About Hyundai Australia
The Hyundai Motor Company is a South Korean automobile manufacturer founded by Chung Ju-yung in 1967 and, as part of the Hyundai Motor Group (which part owns fellow South Korean automobile manufacturer Kia), is the fifth largest automotive corporation in the world. Hyundai first trading in Australia in 1986, but, in 2003, the Hyundai Motor Company Australia (HMCA) was created as a wholly-owned subsidiary of the parent company.

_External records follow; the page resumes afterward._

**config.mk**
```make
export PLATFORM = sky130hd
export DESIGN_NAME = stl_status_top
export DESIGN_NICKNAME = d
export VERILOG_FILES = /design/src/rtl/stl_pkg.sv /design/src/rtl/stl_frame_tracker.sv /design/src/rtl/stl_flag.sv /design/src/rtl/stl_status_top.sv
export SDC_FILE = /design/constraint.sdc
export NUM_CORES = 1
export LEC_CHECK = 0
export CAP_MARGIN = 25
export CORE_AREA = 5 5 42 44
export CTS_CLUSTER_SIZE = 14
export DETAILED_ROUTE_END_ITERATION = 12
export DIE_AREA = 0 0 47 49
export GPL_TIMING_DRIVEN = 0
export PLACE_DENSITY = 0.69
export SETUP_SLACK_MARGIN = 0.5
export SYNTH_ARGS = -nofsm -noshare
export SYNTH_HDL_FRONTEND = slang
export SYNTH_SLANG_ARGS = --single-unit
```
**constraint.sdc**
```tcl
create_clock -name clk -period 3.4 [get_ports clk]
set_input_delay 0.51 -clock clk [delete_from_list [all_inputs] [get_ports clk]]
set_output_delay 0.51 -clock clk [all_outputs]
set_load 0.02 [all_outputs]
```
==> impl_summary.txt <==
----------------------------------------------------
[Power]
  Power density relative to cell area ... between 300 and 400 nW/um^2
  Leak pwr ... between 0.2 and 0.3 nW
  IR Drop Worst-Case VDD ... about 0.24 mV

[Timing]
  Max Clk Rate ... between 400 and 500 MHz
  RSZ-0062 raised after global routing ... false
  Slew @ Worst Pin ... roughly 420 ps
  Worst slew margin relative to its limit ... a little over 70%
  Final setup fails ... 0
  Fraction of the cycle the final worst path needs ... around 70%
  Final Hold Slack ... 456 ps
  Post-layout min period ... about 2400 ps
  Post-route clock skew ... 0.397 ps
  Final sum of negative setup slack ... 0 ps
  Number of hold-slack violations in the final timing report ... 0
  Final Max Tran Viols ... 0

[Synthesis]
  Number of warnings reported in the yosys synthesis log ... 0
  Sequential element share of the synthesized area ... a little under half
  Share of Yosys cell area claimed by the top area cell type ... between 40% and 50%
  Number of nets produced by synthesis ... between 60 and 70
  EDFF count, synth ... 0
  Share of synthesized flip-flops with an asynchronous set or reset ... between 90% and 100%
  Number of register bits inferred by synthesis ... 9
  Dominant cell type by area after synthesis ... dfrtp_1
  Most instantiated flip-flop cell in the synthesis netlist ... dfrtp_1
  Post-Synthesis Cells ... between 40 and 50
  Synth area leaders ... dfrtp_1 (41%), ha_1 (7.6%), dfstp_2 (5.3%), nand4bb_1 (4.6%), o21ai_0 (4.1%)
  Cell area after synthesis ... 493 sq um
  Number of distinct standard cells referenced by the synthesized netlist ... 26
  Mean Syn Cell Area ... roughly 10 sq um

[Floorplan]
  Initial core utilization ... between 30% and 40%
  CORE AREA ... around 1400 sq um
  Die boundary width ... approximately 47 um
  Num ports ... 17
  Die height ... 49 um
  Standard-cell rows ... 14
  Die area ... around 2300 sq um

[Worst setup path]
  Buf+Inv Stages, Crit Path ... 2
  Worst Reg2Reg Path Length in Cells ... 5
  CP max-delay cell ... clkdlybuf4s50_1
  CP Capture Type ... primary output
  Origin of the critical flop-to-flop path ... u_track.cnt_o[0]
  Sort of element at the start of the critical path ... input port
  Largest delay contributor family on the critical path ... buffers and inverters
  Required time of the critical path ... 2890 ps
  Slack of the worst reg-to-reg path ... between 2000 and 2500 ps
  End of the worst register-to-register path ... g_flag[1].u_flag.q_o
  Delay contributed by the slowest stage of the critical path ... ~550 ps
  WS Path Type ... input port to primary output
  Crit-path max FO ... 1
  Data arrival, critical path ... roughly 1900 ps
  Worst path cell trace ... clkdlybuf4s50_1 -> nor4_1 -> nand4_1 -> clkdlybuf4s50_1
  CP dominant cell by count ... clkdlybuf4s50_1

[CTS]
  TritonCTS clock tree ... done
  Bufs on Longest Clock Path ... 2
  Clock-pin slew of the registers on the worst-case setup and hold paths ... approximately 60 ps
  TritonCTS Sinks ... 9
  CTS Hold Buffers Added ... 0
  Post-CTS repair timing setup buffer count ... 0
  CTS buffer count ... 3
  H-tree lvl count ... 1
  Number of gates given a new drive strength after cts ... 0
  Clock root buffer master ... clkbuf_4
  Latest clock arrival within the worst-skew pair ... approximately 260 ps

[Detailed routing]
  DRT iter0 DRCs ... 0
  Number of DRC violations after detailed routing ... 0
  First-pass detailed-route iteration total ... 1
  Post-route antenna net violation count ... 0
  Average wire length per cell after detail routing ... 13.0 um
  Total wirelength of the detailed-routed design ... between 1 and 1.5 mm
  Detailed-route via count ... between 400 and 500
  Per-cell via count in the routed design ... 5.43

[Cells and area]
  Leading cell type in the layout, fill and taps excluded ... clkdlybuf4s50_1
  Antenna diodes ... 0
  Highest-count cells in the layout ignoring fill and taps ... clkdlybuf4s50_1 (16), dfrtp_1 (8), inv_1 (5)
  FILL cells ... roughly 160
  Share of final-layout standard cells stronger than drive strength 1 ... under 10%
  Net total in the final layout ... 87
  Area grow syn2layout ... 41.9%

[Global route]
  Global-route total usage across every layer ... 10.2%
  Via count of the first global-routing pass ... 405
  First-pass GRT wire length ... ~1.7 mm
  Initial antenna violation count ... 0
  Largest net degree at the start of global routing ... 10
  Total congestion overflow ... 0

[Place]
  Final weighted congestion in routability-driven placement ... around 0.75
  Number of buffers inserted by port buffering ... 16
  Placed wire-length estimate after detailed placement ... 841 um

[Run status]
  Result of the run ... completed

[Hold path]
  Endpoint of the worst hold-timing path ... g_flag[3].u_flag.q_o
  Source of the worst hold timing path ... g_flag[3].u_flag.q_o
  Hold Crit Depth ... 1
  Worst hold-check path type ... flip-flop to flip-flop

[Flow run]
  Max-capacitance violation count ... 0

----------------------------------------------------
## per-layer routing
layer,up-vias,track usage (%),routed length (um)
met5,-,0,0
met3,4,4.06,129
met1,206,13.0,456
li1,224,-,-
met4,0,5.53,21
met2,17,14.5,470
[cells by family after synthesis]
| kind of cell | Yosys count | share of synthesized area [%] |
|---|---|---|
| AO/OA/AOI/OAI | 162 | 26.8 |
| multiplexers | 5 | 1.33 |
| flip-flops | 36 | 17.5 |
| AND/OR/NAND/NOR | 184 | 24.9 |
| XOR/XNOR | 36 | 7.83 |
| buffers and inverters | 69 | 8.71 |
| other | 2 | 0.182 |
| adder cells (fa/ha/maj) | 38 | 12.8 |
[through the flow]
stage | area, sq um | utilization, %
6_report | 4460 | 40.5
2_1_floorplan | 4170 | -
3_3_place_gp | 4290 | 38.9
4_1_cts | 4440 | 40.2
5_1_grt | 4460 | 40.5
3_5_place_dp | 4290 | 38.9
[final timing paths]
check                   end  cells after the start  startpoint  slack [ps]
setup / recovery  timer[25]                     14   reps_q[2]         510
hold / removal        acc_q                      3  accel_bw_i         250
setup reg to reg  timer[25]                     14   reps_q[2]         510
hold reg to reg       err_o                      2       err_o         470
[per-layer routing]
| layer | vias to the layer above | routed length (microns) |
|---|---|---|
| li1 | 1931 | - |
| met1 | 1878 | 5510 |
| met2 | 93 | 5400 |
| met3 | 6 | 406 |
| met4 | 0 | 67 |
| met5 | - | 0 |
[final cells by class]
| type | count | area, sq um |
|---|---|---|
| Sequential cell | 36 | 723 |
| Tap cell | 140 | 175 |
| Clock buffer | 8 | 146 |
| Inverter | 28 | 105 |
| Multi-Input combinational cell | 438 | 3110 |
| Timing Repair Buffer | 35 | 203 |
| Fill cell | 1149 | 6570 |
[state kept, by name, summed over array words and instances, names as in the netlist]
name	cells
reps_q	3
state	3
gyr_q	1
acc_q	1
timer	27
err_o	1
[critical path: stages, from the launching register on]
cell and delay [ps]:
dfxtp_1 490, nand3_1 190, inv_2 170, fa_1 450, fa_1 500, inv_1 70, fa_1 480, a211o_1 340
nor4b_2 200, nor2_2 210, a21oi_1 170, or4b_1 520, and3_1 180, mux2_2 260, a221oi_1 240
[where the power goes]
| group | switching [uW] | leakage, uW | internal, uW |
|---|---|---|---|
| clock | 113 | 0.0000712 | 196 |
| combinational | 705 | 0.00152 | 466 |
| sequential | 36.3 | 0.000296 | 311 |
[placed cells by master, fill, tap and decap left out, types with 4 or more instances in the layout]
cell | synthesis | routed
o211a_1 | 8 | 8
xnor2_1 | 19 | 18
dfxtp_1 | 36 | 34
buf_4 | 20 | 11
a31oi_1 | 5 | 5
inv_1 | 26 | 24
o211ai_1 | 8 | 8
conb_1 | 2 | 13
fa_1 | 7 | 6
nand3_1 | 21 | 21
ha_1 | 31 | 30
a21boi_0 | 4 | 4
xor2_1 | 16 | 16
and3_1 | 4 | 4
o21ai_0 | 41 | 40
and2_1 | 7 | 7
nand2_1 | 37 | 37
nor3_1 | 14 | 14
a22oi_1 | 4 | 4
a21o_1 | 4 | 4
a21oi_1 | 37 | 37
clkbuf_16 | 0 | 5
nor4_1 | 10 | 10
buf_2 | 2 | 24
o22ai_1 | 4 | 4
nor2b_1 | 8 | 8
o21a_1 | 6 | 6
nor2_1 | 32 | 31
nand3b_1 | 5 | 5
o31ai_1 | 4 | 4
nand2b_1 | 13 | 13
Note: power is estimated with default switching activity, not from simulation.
==> src/rtl/decade_chain_pkg.sv <==
package decade_chain_pkg;
  typedef enum logic [1:0] {
    MODE_NORMAL = 2'b00,
    MODE_TEST   = 2'b01,
    MODE_HALF   = 2'b10,
    MODE_ROUND  = 2'b11
  } chain_mode_e;
endpackage

==> src/rtl/count_edge_sense.sv <==
// Samples the count input and flags a low-to-high change for one cycle.
module count_edge_sense (
  input  logic clk,
  input  logic rst,
  input  logic sig_i,
  output logic rise_o
);
  logic prev_q;

  // Reset value 1: a level already high at reset release is not a count.
  always_ff @(posedge clk) begin
    if (rst) prev_q <= 1'b1;
    else     prev_q <= sig_i;
  end

  assign rise_o = sig_i & ~prev_q;
endmodule

==> src/rtl/decade_cell.sv <==
// One decimal stage: steps on adv_i and wraps from RADIX-1 to 0.
module decade_cell #(
  parameter int RADIX = 10,
  parameter int W     = 4
) (
  input  logic         clk,
  input  logic         rst,
  input  logic         adv_i,
  output logic [W-1:0] q_o,
  output logic [W-1:0] q_nxt_o
);
  localparam logic [W-1:0] TOP = W'(RADIX - 1);

  logic [W-1:0] cnt_q;

  always_comb begin
    q_nxt_o = cnt_q;
    if (adv_i) q_nxt_o = (cnt_q == TOP) ? '0 : cnt_q + 1'b1;
  end

  always_ff @(posedge clk) begin
    if (rst) cnt_q <= '0;
    else     cnt_q <= q_nxt_o;
  end

  assign q_o = cnt_q;
endmodule

==> src/rtl/carry_router.sv <==
// Decides which stages step on this count, according to the front mode.
module carry_router
  import decade_chain_pkg::*;
#(
  parameter int                N          = 5,
  parameter int                W          = 4,
  parameter int                RADIX      = 10,
  parameter int                ROUND_TAP  = 4,
  parameter int                HALF_TAP   = 7,
  parameter logic [N-1:0]      TEST_MASK  = 5'b01011
) (
  input  logic           rise_i,
  input  chain_mode_e    mode_i,
  input  logic [N*W-1:0] dig_i,
  output logic [N-1:0]   adv_o
);
  localparam logic [W-1:0] TOP = W'(RADIX - 1);

  logic [W-1:0] tap;

  always_comb begin
    case (mode_i)
      MODE_ROUND: tap = W'(ROUND_TAP);
      MODE_HALF:  tap = W'(HALF_TAP);
      default:    tap = TOP;
    endcase
  end

  always_comb begin
    adv_o    = '0;
    adv_o[0] = rise_i;
    for (int k = 1; k < N; k++) begin
      if (mode_i == MODE_TEST && TEST_MASK[k])
        adv_o[k] = rise_i;
      else if (k == 1)
        adv_o[k] = rise_i && (dig_i[W-1:0] == tap);
      else
        adv_o[k] = adv_o[k-1] && (dig_i[(k-1)*W +: W] == TOP);
    end
  end
endmodule

==> src/rtl/front_display.sv <==
// Maps the lowest stage's internal count to its shown value per mode.
module front_display
  import decade_chain_pkg::*;
#(
  parameter int W        = 4,
  parameter int HALF_LO  = 3,
  parameter int HALF_HI  = 7,
  parameter int HALF_VAL = 5
) (
  input  chain_mode_e  mode_i,
  input  logic [W-1:0] raw_i,
  output logic [W-1:0] shown_o
);
  always_comb begin
    case (mode_i)
      MODE_NORMAL: shown_o = raw_i;
      MODE_HALF:   shown_o = (raw_i >= W'(HALF_LO) && raw_i <= W'(HALF_HI))
                             ? W'(HALF_VAL) : '0;
      default:     shown_o = '0;
    endcase
  end
endmodule

==> src/rtl/decade_chain_counter.sv <==
module decade_chain_counter
  import decade_chain_pkg::*;
#(
  parameter int                    NUM_DIGITS = 5,
  parameter int                    DIGIT_W    = 4,
  parameter int                    RADIX      = 10,
  parameter int                    ROUND_TAP  = 4,
  parameter int                    HALF_TAP   = 7,
  parameter int                    HALF_LO    = 3,
  parameter int                    HALF_VAL   = 5,
  parameter logic [NUM_DIGITS-1:0] TEST_MASK  = 5'b01011
) (
  input  logic                          clk,
  input  logic                          rst,
  input  logic                          count_in,
  input  logic [1:0]                    mode,
  output logic [NUM_DIGITS*DIGIT_W-1:0] digits,
  output logic                          carry_out,
  output logic [NUM_DIGITS-1:0]         stage_adv
);
  localparam int TOTAL_W = NUM_DIGITS * DIGIT_W;

  chain_mode_e          mode_e;
  logic                 rise;
  logic [NUM_DIGITS-1:0] adv;
  logic [TOTAL_W-1:0]   cur_flat;
  logic [TOTAL_W-1:0]   nxt_flat;
  logic [DIGIT_W-1:0]   front_shown;
  logic [DIGIT_W-1:0]   front_q;
  logic                 carry_q;
  logic [NUM_DIGITS-1:0] adv_q;
  logic                 all_zero_nxt;

  assign mode_e = chain_mode_e'(mode);

  count_edge_sense u_edge (
    .clk    (clk),
    .rst    (rst),
    .sig_i  (count_in),
    .rise_o (rise)
  );

  carry_router #(
    .N         (NUM_DIGITS),
    .W         (DIGIT_W),
    .RADIX     (RADIX),
    .ROUND_TAP (ROUND_TAP),
    .HALF_TAP  (HALF_TAP),
    .TEST_MASK (TEST_MASK)
  ) u_router (
    .rise_i (rise),
    .mode_i (mode_e),
    .dig_i  (cur_flat),
    .adv_o  (adv)
  );

  for (genvar g = 0; g < NUM_DIGITS; g++) begin : g_stage
    decade_cell #(
      .RADIX (RADIX),
      .W     (DIGIT_W)
    ) u_cell (
      .clk     (clk),
      .rst     (rst),
      .adv_i   (adv[g]),
      .q_o     (cur_flat[g*DIGIT_W +: DIGIT_W]),
      .q_nxt_o (nxt_flat[g*DIGIT_W +: DIGIT_W])
    );
  end

  front_display #(
    .W        (DIGIT_W),
    .HALF_LO  (HALF_LO),
    .HALF_HI  (HALF_TAP),
    .HALF_VAL (HALF_VAL)
  ) u_front (
    .mode_i  (mode_e),
    .raw_i   (nxt_flat[DIGIT_W-1:0]),
    .shown_o (front_shown)
  );

  assign all_zero_nxt = (nxt_flat == '0);

  always_ff @(posedge clk) begin
    if (rst) begin
      front_q <= '0;
      carry_q <= 1'b1;
      adv_q   <= '0;
    end else begin
      front_q <= front_shown;
      carry_q <= rise && all_zero_nxt;
      adv_q   <= adv;
    end
  end

  assign digits    = {cur_flat[TOTAL_W-1:DIGIT_W], front_q};
  assign carry_out = carry_q;
  assign stage_adv = adv_q;
endmodule

==> config.mk <==
export PLATFORM = sky130hd
export DESIGN_NAME = decade_chain_counter
export DESIGN_NICKNAME = d
export VERILOG_FILES = /design/src/rtl/decade_chain_pkg.sv /design/src/rtl/count_edge_sense.sv /design/src/rtl/decade_cell.sv /design/src/rtl/carry_router.sv /design/src/rtl/front_display.sv /design/src/rtl/decade_chain_counter.sv
export SDC_FILE = /design/constraint.sdc
export NUM_CORES = 1
export LEC_CHECK = 0
export ABC_CLOCK_PERIOD_IN_PS = 5500
export BUFFER_PORTS_ARGS = -buffer_cell sky130_fd_sc_hd__buf_4
export CAP_MARGIN = 20
export CORE_MARGIN = 2
export CORE_UTILIZATION = 59
export CTS_BUF_LIST = sky130_fd_sc_hd__clkbuf_4 sky130_fd_sc_hd__clkbuf_8 sky130_fd_sc_hd__clkbuf_16
export DETAILED_ROUTE_END_ITERATION = 10
export PLACE_DENSITY = 0.86
export SKIP_CTS_REPAIR_TIMING = 1
export SYNTH_ARGS = -nofsm -noshare
export SYNTH_HDL_FRONTEND = slang
export SYNTH_SLANG_ARGS = --single-unit
==> constraint.sdc <==
create_clock -name clk -period 5.5 [get_ports clk]
set_clock_uncertainty 0.1 [all_clocks]
set_input_delay 0.275 -clock clk [delete_from_list [all_inputs] [get_ports clk]]
set_output_delay 0.275 -clock clk [all_outputs]
set_load 0.05 [all_outputs]
==> flow_metrics.env <==
export IMPL_cts_inserted_buffers=5
export IMPL_fillerInstances=236
export IMPL_cp_end_kind="register"
export IMPL_diodes=0
export IMPL_crit_top_cell="o211ai_1"
export IMPL_syn_inst=212
export IMPL_finalCriticalPeriod_ps=2130
export IMPL_io_buffers=30
export IMPL_fp_dieH_um=58.7
export IMPL_cts_tree="yes"
export IMPL_core_area_mm2=0.00281
export IMPL_row_count=19
export IMPL_hp_class="in2reg"
export IMPL_synth_edf_count=0
export IMPL_synth_area_leaders="dfxtp_1, buf_4, nor2_1"
export IMPL_cp_slowest_cell="dfxtp_1"
export IMPL_worstReg2RegEnd="carry_out"
export IMPL_timing_fmax_mhz=469
export IMPL_maxSlewViolCount=0
export IMPL_synthArstFlopShare=0
export IMPL_peakVddDrop_uv=169
export IMPL_gp_congestion=0.820
export IMPL_cp_arrival_ps=2260
export IMPL_clkSlewWorstSetupHoldPaths_ps=100
export IMPL_overflow=0
export IMPL_outcome="finished with violations"
export IMPL_total_power_uw=413
export IMPL_drt_first_pass_iters=7
export IMPL_cp_top_family="compound AO/OA/AOI/OAI gates"
export IMPL_h_tree_depth=2
export IMPL_cellPowerDensity_mw_per_mm2=213
export IMPL_vias=1485
export IMPL_wl_mm=3.26
export IMPL_rsz0062_at_grt="no"
export IMPL_crit_buf_inv=0
export IMPL_drt_initial_drc_count=63
export IMPL_syn_area_per_cell_um2=8.32
export IMPL_r2r_cells=6
export IMPL_regToRegStartpoint="g_stage[0].u_cell.q_o[2]"
export IMPL_die_area_mm2=0.00344
export IMPL_drc=2
export IMPL_maxCapViolations=0
export IMPL_grtUsageTotal=0.203
export IMPL_crit_path_max_fanout=13
export IMPL_place_hpwl_mm=2.27
export IMPL_cp_required_ps=5630
export IMPL_failed_checks="design-rule violations"
export IMPL_layout_drive_gt1_share=0.201
export IMPL_grt_max_degree=33
export IMPL_finalCritPeriodShare=0.388
export IMPL_hp_start="count_in"
export IMPL_yosysSeqAreaShare=0.352
export IMPL_ys_ff_latch=31
export IMPL_die_x_um=58.7
export IMPL_whs_path_depth=2
export IMPL_synthFlopType="dfxtp_1"
export IMPL_worstSkewPairLatency_ps=330
export IMPL_slowest_delay_ps=590
export IMPL_final_nets=228
export IMPL_grt_pass1_vias=1214
export IMPL_routed_via_density=5.82
export IMPL_crit_chain="nand3b_1 > o211ai_1 > o211ai_1 > a22o_1 > a41oi_1 > nor3_2"
export IMPL_synth_top_area_frac=0.352
export IMPL_max_slew_margin=0.512
export IMPL_r2r_slack_ps=3370
export IMPL_cts_max_path_buffers=2
export IMPL_ios=31
export IMPL_syn_num_nets=217
export IMPL_antenna_left=0
export IMPL_initial_utilization=0.628
export IMPL_cts_root_buf="clkbuf_4"
export IMPL_wl_per_cell_um=12.8
export IMPL_cts_num_sinks=31
export IMPL_finalSetupViolations=0
export IMPL_hold_viol=0
export IMPL_p_leak_uw=0.000762
export IMPL_cp_start_kind="register"
export IMPL_min_to="u_edge.prev_q"
export IMPL_yosys_area_top_type="dfxtp_1"
export IMPL_syn_cell_area_mm2=0.00176
export IMPL_antenna_found_initial=0
export IMPL_area_delta_synth_final_pct=9.72
export IMPL_setup_tns_ps=0
export IMPL_crit_type="reg2reg"
export IMPL_grt_pass1_wl_mm=5.27
export IMPL_synthDistinctLibCells=53
export IMPL_tightest_slew_ps=721
export IMPL_yosysWarnings=0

About Energy Mines and Money Australia
Energy Mines and Money Australia showcases strategic mineral, coal, oil and gas opportunities, matching projects with global investment throughout a two-day conference and exhibition at the Brisbane Convention & Exhibition Centre from 11-13 June 2019. Supported by the Queensland Government, the programme will examine the trends and forecasts that will shape investment and development for the mining, oil and gas industries moving forward.